$ cat src/rtl/stats_reg_bank_pkg.sv
// Shared constants for the event statistics register bank: register offsets,
// bit positions, response codes and channel FSM encodings.
package stats_reg_bank_pkg;

    localparam logic [7:0] REG_CFG      = 8'h00;
    localparam logic [7:0] REG_SCRATCH  = 8'h04;
    localparam logic [7:0] REG_COUNT_LO = 8'h08;
    localparam logic [7:0] REG_COUNT_HI = 8'h0C;
    localparam logic [7:0] REG_STATUS   = 8'h10;

    localparam int CFG_ENABLE_BIT = 0;
    localparam int CFG_CLEAR_BIT  = 1;
    localparam int STATUS_OVF_BIT = 0;

    localparam logic RESP_OKAY   = 1'b0;
    localparam logic RESP_SLVERR = 1'b1;

    localparam logic [0:0] ST_IDLE = 1'b0;
    localparam logic [0:0] ST_RESP = 1'b1;

    typedef enum logic [2:0] {
        SEL_NONE,
        SEL_CFG,
        SEL_SCRATCH,
        SEL_COUNT_LO,
        SEL_COUNT_HI,
        SEL_STATUS
    } reg_sel_e;

    function automatic logic sel_is_writable(input reg_sel_e sel);
        return (sel == SEL_CFG) || (sel == SEL_SCRATCH) || (sel == SEL_STATUS);
    endfunction

endpackage

$ cat src/rtl/stats_counter64.sv
// 64-bit event counter with synchronous clear, sticky W1C overflow flag and a
// high-word shadow captured whenever software samples the low word.
module stats_counter64
    import stats_reg_bank_pkg::*;
(
    input  logic        clk,
    input  logic        rst,
    input  logic        event_i,
    input  logic        enable_i,
    input  logic        clear_i,
    input  logic        latch_hi_i,
    input  logic        ovf_clr_i,
    output logic [63:0] count_o,
    output logic [31:0] shadow_hi_o,
    output logic        overflow_o
);

    logic [63:0] count_q, count_d;
    logic [31:0] shadow_q, shadow_d;
    logic        ovf_q, ovf_d;
    logic        ovf_set;

    always_comb begin
        count_d  = count_q;
        shadow_d = shadow_q;
        ovf_set  = 1'b0;
        // Clear beats both a coincident increment and a coincident shadow latch.
        if (clear_i) begin
            count_d  = '0;
            shadow_d = '0;
        end else begin
            if (event_i && enable_i) begin
                count_d = count_q + 64'd1;
                ovf_set = &count_q;
            end
            if (latch_hi_i) begin
                shadow_d = count_q[63:32];
            end
        end
        // A new overflow outranks a software clear in the same cycle.
        ovf_d = (ovf_q & ~ovf_clr_i) | ovf_set;
    end

    always_ff @(posedge clk) begin
        if (rst) begin
            count_q  <= '0;
            shadow_q <= '0;
            ovf_q    <= 1'b0;
        end else begin
            count_q  <= count_d;
            shadow_q <= shadow_d;
            ovf_q    <= ovf_d;
        end
    end

    assign count_o     = count_q;
    assign shadow_hi_o = shadow_q;
    assign overflow_o  = ovf_q;

endmodule

$ cat src/rtl/stats_reg_bank.sv
// Register bank behind an AXI4-Lite-style req/ready handshake, exposing the
// 64-bit event counter with configuration, scratch and status registers.
//
// state   | meaning (one FSM per read and write channel)
// IDLE    | waiting for req; access executes on the IDLE->RESP edge
// RESP    | ready and response presented for exactly one cycle
module stats_reg_bank
    import stats_reg_bank_pkg::*;
#(
    parameter int addr_width = 7,
    parameter int data_width = 32
) (
    input  logic                      clk,
    input  logic                      rst,
    input  logic                      write_req,
    input  logic [addr_width-1:0]     write_addr,
    input  logic [data_width-1:0]     write_data,
    input  logic [data_width/8-1:0]   write_strb,
    output logic                      write_ready,
    output logic                      write_response,
    input  logic                      read_req,
    input  logic [addr_width-1:0]     read_addr,
    output logic                      read_ready,
    output logic                      read_response,
    output logic [data_width-1:0]     read_value,
    input  logic                      event_pulse
);

    localparam int AW_EXT = (addr_width > 8) ? addr_width : 8;

    function automatic reg_sel_e decode(input logic [AW_EXT-1:0] a);
        case (a)
            AW_EXT'(REG_CFG):      return SEL_CFG;
            AW_EXT'(REG_SCRATCH):  return SEL_SCRATCH;
            AW_EXT'(REG_COUNT_LO): return SEL_COUNT_LO;
            AW_EXT'(REG_COUNT_HI): return SEL_COUNT_HI;
            AW_EXT'(REG_STATUS):   return SEL_STATUS;
            default:               return SEL_NONE;
        endcase
    endfunction

    logic [0:0]            wr_state_q, wr_state_d;
    logic [0:0]            rd_state_q, rd_state_d;
    logic                  write_response_q, write_response_d;
    logic                  read_response_q, read_response_d;
    logic [data_width-1:0] read_value_q, read_value_d;
    logic                  cfg_enable_q, cfg_enable_d;
    logic [data_width-1:0] scratch_q, scratch_d;

    reg_sel_e              wr_sel, rd_sel;
    logic                  wr_fire, wr_ok, rd_fire;
    logic                  cnt_clear, cnt_latch_hi, ovf_clr;
    logic [data_width-1:0] rd_data;
    logic [63:0]           count;
    logic [31:0]           shadow_hi;
    logic                  overflow;

    // Write channel: commit happens only on the IDLE cycle, so a req still
    // held during RESP is the same transaction and is not replayed.
    always_comb begin
        wr_sel           = decode(AW_EXT'(write_addr));
        wr_fire          = (wr_state_q == ST_IDLE) && write_req;
        wr_ok            = wr_fire && sel_is_writable(wr_sel);
        wr_state_d       = (wr_state_q == ST_IDLE && write_req) ? ST_RESP : ST_IDLE;
        write_response_d = write_response_q;
        if (wr_fire) begin
            write_response_d = sel_is_writable(wr_sel) ? RESP_OKAY : RESP_SLVERR;
        end
        scratch_d    = scratch_q;
        cfg_enable_d = cfg_enable_q;
        cnt_clear    = 1'b0;
        ovf_clr      = 1'b0;
        if (wr_ok) begin
            for (int b = 0; b < data_width/8; b++) begin
                if (write_strb[b] && wr_sel == SEL_SCRATCH) begin
                    scratch_d[8*b +: 8] = write_data[8*b +: 8];
                end
            end
            if (write_strb[0] && wr_sel == SEL_CFG) begin
                cfg_enable_d = write_data[CFG_ENABLE_BIT];
                cnt_clear    = write_data[CFG_CLEAR_BIT];
            end
            if (write_strb[0] && wr_sel == SEL_STATUS) begin
                ovf_clr = write_data[STATUS_OVF_BIT];
            end
        end
    end

    always_comb begin
        rd_sel          = decode(AW_EXT'(read_addr));
        rd_fire         = (rd_state_q == ST_IDLE) && read_req;
        rd_state_d      = (rd_state_q == ST_IDLE && read_req) ? ST_RESP : ST_IDLE;
        cnt_latch_hi    = rd_fire && (rd_sel == SEL_COUNT_LO);
        rd_data         = '0;
        case (rd_sel)
            SEL_CFG:      rd_data = data_width'(cfg_enable_q);
            SEL_SCRATCH:  rd_data = scratch_q;
            SEL_COUNT_LO: rd_data = data_width'(count[31:0]);
            SEL_COUNT_HI: rd_data = data_width'(shadow_hi);
            SEL_STATUS:   rd_data = data_width'(overflow);
            default:      rd_data = '0;
        endcase
        read_value_d    = rd_fire ? rd_data : read_value_q;
        read_response_d = read_response_q;
        if (rd_fire) begin
            read_response_d = (rd_sel == SEL_NONE) ? RESP_SLVERR : RESP_OKAY;
        end
    end

    always_ff @(posedge clk) begin
        if (rst) begin
            wr_state_q       <= ST_IDLE;
            rd_state_q       <= ST_IDLE;
            write_response_q <= RESP_OKAY;
            read_response_q  <= RESP_OKAY;
            read_value_q     <= '0;
            cfg_enable_q     <= 1'b0;
            scratch_q        <= '0;
        end else begin
            wr_state_q       <= wr_state_d;
            rd_state_q       <= rd_state_d;
            write_response_q <= write_response_d;
            read_response_q  <= read_response_d;
            read_value_q     <= read_value_d;
            cfg_enable_q     <= cfg_enable_d;
            scratch_q        <= scratch_d;
        end
    end

    stats_counter64 u_counter (
        .clk         (clk),
        .rst         (rst),
        .event_i     (event_pulse),
        .enable_i    (cfg_enable_q),
        .clear_i     (cnt_clear),
        .latch_hi_i  (cnt_latch_hi),
        .ovf_clr_i   (ovf_clr),
        .count_o     (count),
        .shadow_hi_o (shadow_hi),
        .overflow_o  (overflow)
    );

    assign write_ready    = (wr_state_q == ST_RESP);
    assign read_ready     = (rd_state_q == ST_RESP);
    assign write_response = write_response_q;
    assign read_response  = read_response_q;
    assign read_value     = read_value_q;

endmodule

_YOUR ASSIGNMENT_
All lines from the start of the entries through the line where "localparam logic RESP_SLVERR = 1'b1;" sits should be duplicated exactly, with nothing else in the output.

_FINISHED TASK_
$ cat src/rtl/stats_reg_bank_pkg.sv
// Shared constants for the event statistics register bank: register offsets,
// bit positions, response codes and channel FSM encodings.
package stats_reg_bank_pkg;

    localparam logic [7:0] REG_CFG      = 8'h00;
    localparam logic [7:0] REG_SCRATCH  = 8'h04;
    localparam logic [7:0] REG_COUNT_LO = 8'h08;
    localparam logic [7:0] REG_COUNT_HI = 8'h0C;
    localparam logic [7:0] REG_STATUS   = 8'h10;

    localparam int CFG_ENABLE_BIT = 0;
    localparam int CFG_CLEAR_BIT  = 1;
    localparam int STATUS_OVF_BIT = 0;

    localparam logic RESP_OKAY   = 1'b0;
    localparam logic RESP_SLVERR = 1'b1;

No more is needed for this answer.